===== src/pkg/cpmr_pkg.sv =====
// Constants and types for the processor programming-model register set
package cpmr_pkg;
    localparam int GPR_COUNT      = 32;
    localparam int DATA_W         = 32;
    localparam int GPR_IDX_W      = 5;
    localparam int SEG_COUNT      = 16;
    localparam int SEG_IDX_W      = 4;
    localparam int CF_FIELDS      = 8;
    localparam int CF_FIELD_W     = 4;
    localparam int CF_IDX_W       = 3;
    localparam int HALT_W         = 33;
    // Machine state bit positions
    localparam int MS_USER_BIT    = 14; // Set selects user level
    localparam int MS_FLOAT_BIT   = 13; // float_avail_bit
    // Implementation configuration bit positions
    localparam int IC_FETCH_COH   = 24;
    localparam int IC_BCAST       = 28;
    localparam logic [31:0] IC_RSVD_MASK  = 32'h6600_0000; // Bits 25-26 and 29-30
    localparam logic [31:0] IC_RESET      = 32'h0000_0000;
    localparam logic [31:0] MS_RESET      = 32'h0000_0000;
    localparam logic [31:0] ZERO_WORD     = 32'h0000_0000;
    // Version identity, values arbitrary
    localparam logic [15:0] VERSION_NUM   = 16'h00A5;
    localparam logic [15:0] REVISION_NUM  = 16'h0011;
    // Special-register select codes for move to and from
    typedef enum logic [2:0] {
        CPMR_SPR_VERSION,
        CPMR_SPR_CONFIG,
        CPMR_SPR_CONDITION,
        CPMR_SPR_STATE,
        CPMR_SPR_NONE
    } cpmr_spr_t;
endpackage
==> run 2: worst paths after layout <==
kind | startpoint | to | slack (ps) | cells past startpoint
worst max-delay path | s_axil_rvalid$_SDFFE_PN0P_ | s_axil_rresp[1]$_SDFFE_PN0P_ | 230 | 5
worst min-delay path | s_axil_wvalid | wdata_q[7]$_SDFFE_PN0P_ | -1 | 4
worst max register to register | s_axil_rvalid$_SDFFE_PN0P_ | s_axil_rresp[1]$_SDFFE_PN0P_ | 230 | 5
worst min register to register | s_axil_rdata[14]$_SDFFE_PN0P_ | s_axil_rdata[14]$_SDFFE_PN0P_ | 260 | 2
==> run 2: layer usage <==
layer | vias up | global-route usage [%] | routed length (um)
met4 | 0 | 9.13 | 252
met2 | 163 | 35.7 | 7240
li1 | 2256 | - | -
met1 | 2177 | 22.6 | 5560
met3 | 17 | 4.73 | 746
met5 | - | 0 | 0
<file path="config.mk">
export PLATFORM = sky130hd
export DESIGN_NAME = adc_serial_exchange_sequencer
export DESIGN_NICKNAME = d
export VERILOG_FILES = /design/src/rtl/adc_seq_pkg.sv /design/src/rtl/adc_serial_exchange_sequencer.sv /design/src/rtl/pin_edge_sync.sv
export SDC_FILE = /design/constraint.sdc
export NUM_CORES = 1
export LEC_CHECK = 0
export BUFFER_PORTS_ARGS = -buffer_cell sky130_fd_sc_hd__buf_4
export CAP_MARGIN = 25
export CORE_UTILIZATION = 55
export DETAILED_ROUTE_END_ITERATION = 7
export GPL_ROUTABILITY_DRIVEN = 0
export PLACE_DENSITY = 0.88
export SYNTH_ARGS = -nofsm -noshare
export SYNTH_HDL_FRONTEND = slang
export SYNTH_SLANG_ARGS = --single-unit
</file>
<file path="constraint.sdc">
create_clock -name clock -period 5.4 [get_ports clock]
set_input_delay 0.81 -clock clock [delete_from_list [all_inputs] [get_ports clock]]
set_output_delay 0.81 -clock clock [all_outputs]
set_load 0.05 [all_outputs]
</file>
### src/parf_pkg.sv
// Purpose: shared constants for the position/alarm readout framer
// Assumes: 250 MHz clk_sys, APB register access with 32-bit data
// Notes: frame is 56 bits, sent msb first on a serial line
package parf_pkg;
  localparam int unsigned FRAME_BITS = 56;
  localparam int unsigned PAYLOAD_BITS = 48;
  localparam int unsigned PAYLOAD_BYTES = 6;
  localparam logic [7:0] STATUS_DEF_MASK = 8'h1f;
  localparam logic [7:0] EMERGENCY_STOP_ALARM_CODE = 8'h68;
  localparam int unsigned CLK_HZ = 250000000;
  localparam int unsigned READ_MIN_MS = 500;
  localparam int unsigned READ_MAX_MS = 1000;
  // one bit period: frame spread over the minimum read time
  localparam int unsigned BIT_CYCLES_DEF =
    (CLK_HZ / 1000) * READ_MIN_MS / FRAME_BITS;
  localparam logic [7:0] ADDR_CTRL = 8'h00;
  localparam logic [7:0] ADDR_POS = 8'h04;
  localparam logic [7:0] ADDR_STAT = 8'h08;
  localparam logic [7:0] ADDR_ALARM = 8'h0c;
  localparam logic [7:0] ADDR_CSUM = 8'h10;
  localparam logic [7:0] ADDR_IRQ_STAT = 8'h14;
  localparam logic [7:0] ADDR_IRQ_MASK = 8'h18;
  localparam int unsigned CTRL_START_BIT = 0;
  localparam int unsigned CTRL_BUSY_BIT = 1;
  localparam int unsigned IRQ_DONE_BIT = 0;
  localparam int unsigned IRQ_ESTOP_BIT = 1;
  localparam int unsigned IRQ_BITS = 2;
  typedef enum logic [1:0] {PARF_IDLE, PARF_LOAD, PARF_SHIFT} parf_state_t;
endpackage : parf_pkg

### src/parf_csum.sv
// Purpose: checksum of the 48-bit payload
// Assumes: payload ordered position, status, alarm
// Notes: registered output, one cycle of latency
`timescale 1ns/10ps
module parf_csum
  import parf_pkg::*;
(
  input wire logic clk_sys,
  input wire logic reset_n,
  input wire logic [PAYLOAD_BITS-1:0] payload,
  output logic [7:0] csum
);
  logic [7:0] next_csum;
  always_comb begin
    next_csum = 8'h00;
    for (int i = 0; i < PAYLOAD_BYTES; i++) begin
      next_csum = next_csum + payload[i*8 +: 8];
    end
  end
  always_ff @(posedge clk_sys) begin
    if (!reset_n) begin
      csum <= 8'h00;
    end else begin
      csum <= next_csum;
    end
  end
endmodule : parf_csum

### src/parf_shift.sv
// Purpose: msb-first shifter for the 56-bit frame
// Assumes: load and tick pulses come from the framer control
// Notes: data held stable between ticks
`timescale 1ns/10ps
module parf_shift
  import parf_pkg::*;
(
  input wire logic clk_sys,
  input wire logic reset_n,
  input wire logic load,
  input wire logic tick,
  input wire logic [FRAME_BITS-1:0] frame,
  output logic sdata
);
  logic [FRAME_BITS-1:0] sreg;
  logic [FRAME_BITS-1:0] next_sreg;
  always_comb begin
    next_sreg = sreg;
    if (load) begin
      next_sreg = frame;
    end else if (tick) begin
      next_sreg = {sreg[FRAME_BITS-2:0], 1'b0};
    end
  end
  always_ff @(posedge clk_sys) begin
    if (!reset_n) begin
      sreg <= '0;
    end else begin
      sreg <= next_sreg;
    end
  end
  assign sdata = sreg[FRAME_BITS-1];
endmodule : parf_shift

### src/parf_top.sv
// Purpose: build and serialise the position/status/alarm readout frame
// Assumes: inputs from same-clock logic; APB master keeps protocol
// Notes: pslverr never set; unmapped reads return zero
`timescale 1ns/10ps
module parf_top
  import parf_pkg::*;
#(
  parameter int unsigned BIT_CYCLES = BIT_CYCLES_DEF
)
(
  input wire logic clk_sys,
  input wire logic reset_n,
  input wire logic psel,
  input wire logic penable,
  input wire logic pwrite,
  input wire logic [7:0] paddr,
  input wire logic [31:0] pwdata,
  output logic [31:0] prdata,
  output logic pready,
  output logic pslverr,
  input wire logic [31:0] position,
  input wire logic subsys_overflow,
  input wire logic backup_overspeed,
  input wire logic position_lost,
  input wire logic absolute_position_backup_low,
  input wire logic battery_missing,
  input wire logic [7:0] alarm_code,
  input wire logic estop_active,
  output logic frame_data,
  output logic frame_valid,
  output logic irq
);
  parf_state_t state, next_state;
  logic [31:0] bit_cnt, next_bit_cnt;
  logic [5:0] bits_left, next_bits_left;
  logic [31:0] pos_snap, next_pos_snap;
  logic [7:0] stat_snap, next_stat_snap;
  logic [7:0] alarm_snap, next_alarm_snap;
  logic [IRQ_BITS-1:0] irq_stat, next_irq_stat;
  logic [IRQ_BITS-1:0] irq_mask, next_irq_mask;
  logic [31:0] next_prdata;
  logic next_pready, next_frame_valid, next_frame_data, next_irq;
  logic [7:0] csum;
  logic [7:0] status_now;
  logic [7:0] alarm_now;
  logic sdata;
  logic shift_load, shift_tick, wr_acc, rd_acc, start_req, done_ev;
  logic estop_q, estop_rise;
  logic next_pslverr;
  logic [31:0] valid_run, next_valid_run;

  assign status_now = {3'b000, battery_missing, absolute_position_backup_low,
                       position_lost, backup_overspeed, subsys_overflow}
                      & STATUS_DEF_MASK;
  assign alarm_now = estop_active ? EMERGENCY_STOP_ALARM_CODE : alarm_code;

  assign wr_acc = psel && penable && pwrite && pready;
  assign rd_acc = psel && penable && !pwrite && pready;
  assign start_req = wr_acc && paddr == ADDR_CTRL && pwdata[CTRL_START_BIT];
  assign shift_load = state == PARF_LOAD;
  assign shift_tick = state == PARF_SHIFT && bit_cnt == BIT_CYCLES - 1;
  assign done_ev = shift_tick && bits_left == 6'd1;
  assign estop_rise = estop_active && !estop_q;

  parf_csum u_csum (
    .clk_sys(clk_sys),
    .reset_n(reset_n),
    .payload({next_pos_snap, next_stat_snap, next_alarm_snap}),
    .csum(csum)
  );

  parf_shift u_shift (
    .clk_sys(clk_sys),
    .reset_n(reset_n),
    .load(shift_load),
    .tick(shift_tick),
    .frame({pos_snap, stat_snap, alarm_snap, csum}),
    .sdata(sdata)
  );

  always_comb begin
    next_state = state;
    next_bit_cnt = bit_cnt;
    next_bits_left = bits_left;
    next_pos_snap = pos_snap;
    next_stat_snap = stat_snap;
    next_alarm_snap = alarm_snap;
    case (state)
      PARF_IDLE: begin
        if (start_req) begin
          next_pos_snap = position;
          next_stat_snap = status_now;
          next_alarm_snap = alarm_now;
          next_state = PARF_LOAD;
        end
      end
      // snapshot and checksum stand now; the shifter takes them here
      PARF_LOAD: begin
        next_bit_cnt = '0;
        next_bits_left = 6'(FRAME_BITS);
        next_state = PARF_SHIFT;
      end
      PARF_SHIFT: begin
        if (bit_cnt == BIT_CYCLES - 1) begin
          next_bit_cnt = '0;
          next_bits_left = bits_left - 6'd1;
          if (bits_left == 6'd1) begin
            next_state = PARF_IDLE;
          end
        end else begin
          next_bit_cnt = bit_cnt + 32'd1;
        end
      end
      default: next_state = PARF_IDLE;
    endcase
  end

  // the checksum is fed from the next snapshot, so it lands with it
  always_comb begin
    next_irq_stat = irq_stat;
    next_irq_mask = irq_mask;
    next_prdata = 32'h0000_0000;
    next_pready = psel && !penable;
    next_pslverr = 1'b0;
    if (wr_acc && paddr == ADDR_IRQ_STAT) begin
      next_irq_stat = irq_stat & ~pwdata[IRQ_BITS-1:0];
    end
    if (wr_acc && paddr == ADDR_IRQ_MASK) begin
      next_irq_mask = pwdata[IRQ_BITS-1:0];
    end
    // set wins over a simultaneous clear
    if (done_ev) begin
      next_irq_stat[IRQ_DONE_BIT] = 1'b1;
    end
    if (estop_rise) begin
      next_irq_stat[IRQ_ESTOP_BIT] = 1'b1;
    end
    if (psel && !penable && !pwrite) begin
      case (paddr)
        ADDR_CTRL: next_prdata[CTRL_BUSY_BIT] = state != PARF_IDLE;
        ADDR_POS: next_prdata = pos_snap;
        ADDR_STAT: next_prdata = {24'h000000, stat_snap};
        ADDR_ALARM: next_prdata = {24'h000000, alarm_snap};
        ADDR_CSUM: next_prdata = {24'h000000, csum};
        ADDR_IRQ_STAT: next_prdata[IRQ_BITS-1:0] = irq_stat;
        ADDR_IRQ_MASK: next_prdata[IRQ_BITS-1:0] = irq_mask;
        default: next_prdata = 32'h0000_0000;
      endcase
    end else if (!(psel && penable)) begin
      next_prdata = 32'h0000_0000;
    end else begin
      next_prdata = prdata;
    end
    next_irq = |(next_irq_stat & next_irq_mask);
    // the last bit stands its full period, like every other bit
    next_frame_valid = state == PARF_SHIFT;
    next_frame_data = state == PARF_SHIFT ? sdata : 1'b0;
  end

  always_ff @(posedge clk_sys) begin
    if (!reset_n) begin
      state <= PARF_IDLE;
      bit_cnt <= '0;
      bits_left <= '0;
      pos_snap <= '0;
      stat_snap <= 8'h00;
      alarm_snap <= 8'h00;
      irq_stat <= '0;
      irq_mask <= '0;
      prdata <= 32'h0000_0000;
      pready <= 1'b0;
      pslverr <= 1'b0;
      valid_run <= '0;
      frame_valid <= 1'b0;
      frame_data <= 1'b0;
      irq <= 1'b0;
      estop_q <= 1'b0;
    end else begin
      state <= next_state;
      bit_cnt <= next_bit_cnt;
      bits_left <= next_bits_left;
      pos_snap <= next_pos_snap;
      stat_snap <= next_stat_snap;
      alarm_snap <= next_alarm_snap;
      irq_stat <= next_irq_stat;
      irq_mask <= next_irq_mask;
      prdata <= next_prdata;
      pready <= next_pready;
      pslverr <= next_pslverr;
      valid_run <= next_valid_run;
      frame_valid <= next_frame_valid;
      frame_data <= next_frame_data;
      irq <= next_irq;
      estop_q <= estop_active;
    end
  end
  // helper for the frame length check: counts cycles of frame_valid
  always_comb begin
    next_valid_run = '0;
    if (frame_valid) begin
      next_valid_run = valid_run + 32'd1;
    end
  end
endmodule : parf_top

### config.mk
export PLATFORM = sky130hd
export DESIGN_NAME = parf_top
export DESIGN_NICKNAME = d
export VERILOG_FILES = /design/src/parf_pkg.sv /design/src/parf_csum.sv /design/src/parf_shift.sv /design/src/parf_top.sv
export SDC_FILE = /design/constraint.sdc
export NUM_CORES = 1
export LEC_CHECK = 0
export CAP_MARGIN = 20
export CORE_AREA = 2 2 170 130
export CTS_CLUSTER_SIZE = 12
export DETAILED_ROUTE_END_ITERATION = 10
export DIE_AREA = 0 0 172 132
export DONT_BUFFER_PORTS = 1
export SLEW_MARGIN = 20
export SYNTH_ARGS = -nofsm -noshare
export SYNTH_HDL_FRONTEND = slang
export SYNTH_SLANG_ARGS = --single-unit
### constraint.sdc
create_clock -name clk_sys -period 9.6 [get_ports clk_sys]
set_input_delay 1.44 -clock clk_sys [delete_from_list [all_inputs] [get_ports clk_sys]]
set_output_delay 1.44 -clock clk_sys [all_outputs]
set_load 0.02 [all_outputs]
==> summary.md <==
| Metric | Value |
|---|---|
| Largest net degree at the start of global routing | 107 |
| Final Cell Area | 9890 um^2 |
| RSZ-0062 raised after global routing | false |
| Status | complete, no violations |
| Switching part of the total | 21.5% |
| Pwr dens | 162 nW/um^2 |
| Nets | 1102 |
| Mapped Area | 9110 um^2 |
| CP Capture Type | flip-flop |
| CTS max path bufs | 2 |
| DRC viols | 0 |
| Final core occ | 47.2% |
| Post-synth cell types | 54 |
| Post-synth EDFFs | 0 |
| CTS tree | done |
| Buf/Inv on CP | 2 |
| H-tree levels | 4 |
| Setup ws final | 3.17 ns |
| # hold bufs at CTS | 0 |
| CP startpoint kind | input port |
| Gr ovfl total | 0 |
| Via density | 5.35 |
| Hold WS | 0.483 ns |
| Synthesis warning total | 0 |
| Initial antenna violation count | 1 |
| Synthesized net count | 1142 |
| Initial DRC Count | 590 |
| Clk pwr share | 48.3% |
| Leakage power | 3.39 nW |
| Share of post-route cells with drive strength above 1 | 5.59% |
| Ys flop type | dfxtp_1 |
| Post-cts resize count | 0 |
| Routability cong. | 0.800 |
| Wire per inst | 18.0 um |
| Worst path cell trace | nor4_1, nor3b_1, and2_2, buf_4, mux2i_1, fa_1, fa_1, fa_1, inv_1, ha_1, a21o_1, a21oi_1, o21bai_1, a21oi_1, nor2_1, mux2_2 |
| VDD IR max | 0.101 mV |
| # port buffers | 0 |
| Chip Height | 132 um |
| Gate Count Post-Synth | 1011 |
| Multiplexer area fraction after synthesis | 9.80% |
| Avg Cell Area, Syn | 9.01 um^2 |
| CP Max Fanout | 24 |
| Post-synth top area share | 42.4% |
| Fin cells | 1273 |
| Kind of critical path | input port to flip-flop |
| Top cell family by delay on the critical path | adder cells |
| Max-cap violation count | 0 |
| Die Area | 22700 um^2 |
| Async set-or-reset flop fraction in the synthesized netlist | 0% |
| Gate power share | 1.6% |
| Final hold vios | 0 |
| P_sw | 0.343 mW |
| Period minus WS final | 6.43 ns |
| Slew Viols, Final | 0 |
| Routed wire length | 23.0 mm |
| Max stage delay cell, worst path | and2_2 |
| Worst-path clk slew | 0.07 ns |
| Post-synthesis sequential area ratio | 42.4% |
| Chip width | 172 um |
| Hpwl dp | 16.1 mm |
| Most used cell, CP | fa_1 |
| Post-CTS setup buffer count | 0 |
| Fmax | 0.155 GHz |
| Max Clock Skew | 0.0117 ns |
| Power Internal | 1.25 mW |
| Vias | 6807 |
| Largest area contributor in the netlist | dfxtp_1 |
| Largest family of logic cells by synthesized area | simple AND/OR/NAND/NOR gates |
| Worst slack at placement | 2.73 ns |
| Worst slew pin tran | 1.07 ns |
| Area post-placement | 9250 um^2 |
| #FFs+latches synth | 193 |
| Synthesized-area fraction occupied by xor and xnor cells | 4.33% |
| Overall Power | 1.60 mW |
| CTS Buf Count | 17 |
| Crit path DAT | 6.75 ns |
| Clk_lat worst skew | 0.44 ns |
| Adder-cell share of the synthesized area | 7.72% |
| Final period utilization | 67.0% |
| FP Rows | 46 |
| Setup TNS | 0 ns |
| Total track usage | 21.0% |
| Simple-Gate Fraction of Synth Area | 18.7% |
| Slew HR | 28.6% |
| Initial Utilization | 43.5% |
| Hold Path Class | flip-flop to flip-flop |
| 1st-pass router iterations | 5 |
| Inst Count DP | 1240 |
| Area growth syn-to-layout | 8.49% |
| Io pins | 128 |
| Area contributors post-synth | dfxtp_1, mux2i_1, nor2_1, fa_1, a211oi_1 |
| Vias in the first global route | 6398 |
| Worst EP required | 9.92 ns |
| Final setup violation count | 0 |
| CTS Sinks | 193 |
| Core Box Area | 21000 um^2 |
| Synth Area in Compound Gates | 11.9% |
| First-pass GRT wire length | 36.8 mm |
| Max incr delay on CP | 0.59 ns |
| Clk root buf | clkbuf_16 |
| Post-route antenna net violation count | 0 |
| Flop pwr share | 50.2% |
[cell usage in the layout (no fill, tap or decap), types with 27 or more instances in the layout]
master | netlist | final
dfxtp_1 | 193 | 193
xnor2_1 | 32 | 32
inv_1 | 46 | 46
a211oi_1 | 53 | 53
fa_1 | 27 | 27
nand2_1 | 103 | 103
mux2i_1 | 78 | 78
a21oi_1 | 43 | 43
a22oi_1 | 31 | 31
nor2_1 | 166 | 166
[power groups by stage]
stage | logic [mW] | clock network, mW | registers [mW]
4_1_cts | 0.0251 | 0.787 | 0.801
2_1_floorplan | 0.0240 | 0 | 0.820
3_3_place_gp | 0.0251 | 0 | 0.820
6_report | 0.0248 | 0.772 | 0.801
3_5_place_dp | 0.0250 | 0 | 0.820
5_1_grt | 0.0270 | 0.820 | 0.801
[worst paths after layout]
check / startpoint / slack (ns) / endpoint / depth (start not counted)
worst max register to register: pready$_SDFF_PN0_ / 4.15 / u_csum.csum[7]$_SDFF_PN0_ / 16
worst min-delay path: bits_left[5]$_SDFFE_PN0P_ / 0.48 / bits_left[5]$_SDFFE_PN0P_ / 1
worst min register to register: bits_left[5]$_SDFFE_PN0P_ / 0.48 / bits_left[5]$_SDFFE_PN0P_ / 1
worst max-delay path: paddr[5] / 3.17 / u_csum.csum[7]$_SDFF_PN0_ / 16
[sequential cells by signal, summed over array words and instances (netlist names)]
name / flops
u_shift.sreg: 56
bit_cnt: 32
pos_snap: 32
prdata: 32
alarm_snap: 8
stat_snap: 8
u_csum.csum: 8
bits_left: 6
irq_mask: 2
irq_stat: 2
state: 2
estop_q: 1
frame_data: 1
frame_valid: 1
irq: 1
pready: 1
[cell type report]
type                       count  area, um^2
clock buffer                  18         439
timing repair buffer           6        45.0
sequential                   193        3860
fill                        2055       11100
clock inverter                14         199
antenna                        1        2.50
tap                          288         360
inverter                      47         179
multi-input combinational    706        4800
[synth_stat cells (2+ instances only)]
library cell,instances
dfxtp_1,193
nor2_1,166
nand2_1,103
mux2i_1,78
a211oi_1,53
inv_1,46
clkbuf_1,45
a21oi_1,43
xnor2_1,32
a22oi_1,31
fa_1,27
nor3_1,17
and2_1,13
ha_1,13
nand3_1,13
xor2_1,13
buf_4,11
and3_1,9
nand3b_1,9
mux2_2,8
nand4_1,8
nor3b_1,6
o21ai_0,6
a2bb2oi_1,5
buf_2,5
nor4_1,5
and4_1,4
buf_1,4
nand2b_1,4
nor2b_1,4
o211ai_1,4
or3_1,4
a21o_1,3
nor4b_1,3
o211a_1,3
a31oi_1,2
[layer usage]
layer  global-route usage [%]  vias up  part of all wire (%)
li1                         -     3362                     -
met1                     32.9     3261                    51
met2                     28.6      174                    41
met3                     5.55       10                   6.8
met4                     4.48        0                  0.66
met5                        0        -                     0
[kinds of logic after synthesis]
group	count (synthesis)
compound gates	158
xor+xnor	45
fa+ha+maj	40
buf+inv	112
flops	193
mux	87
other cells	1
simple gates	375
(Power assumes the default switching activity.)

#####

- What you have to do -
Print only what lies in the material above starting at the line with "no violations |" and ending at the line with "power | 3.39 nW |", every line exactly as given.

- Output of the exercise -
| Status | complete, no violations |
| Switching part of the total | 21.5% |
| Pwr dens | 162 nW/um^2 |
| Nets | 1102 |
| Mapped Area | 9110 um^2 |
| CP Capture Type | flip-flop |
| CTS max path bufs | 2 |
| DRC viols | 0 |
| Final core occ | 47.2% |
| Post-synth cell types | 54 |
| Post-synth EDFFs | 0 |
| CTS tree | done |
| Buf/Inv on CP | 2 |
| H-tree levels | 4 |
| Setup ws final | 3.17 ns |
| # hold bufs at CTS | 0 |
| CP startpoint kind | input port |
| Gr ovfl total | 0 |
| Via density | 5.35 |
| Hold WS | 0.483 ns |
| Synthesis warning total | 0 |
| Initial antenna violation count | 1 |
| Synthesized net count | 1142 |
| Initial DRC Count | 590 |
| Clk pwr share | 48.3% |
| Leakage power | 3.39 nW |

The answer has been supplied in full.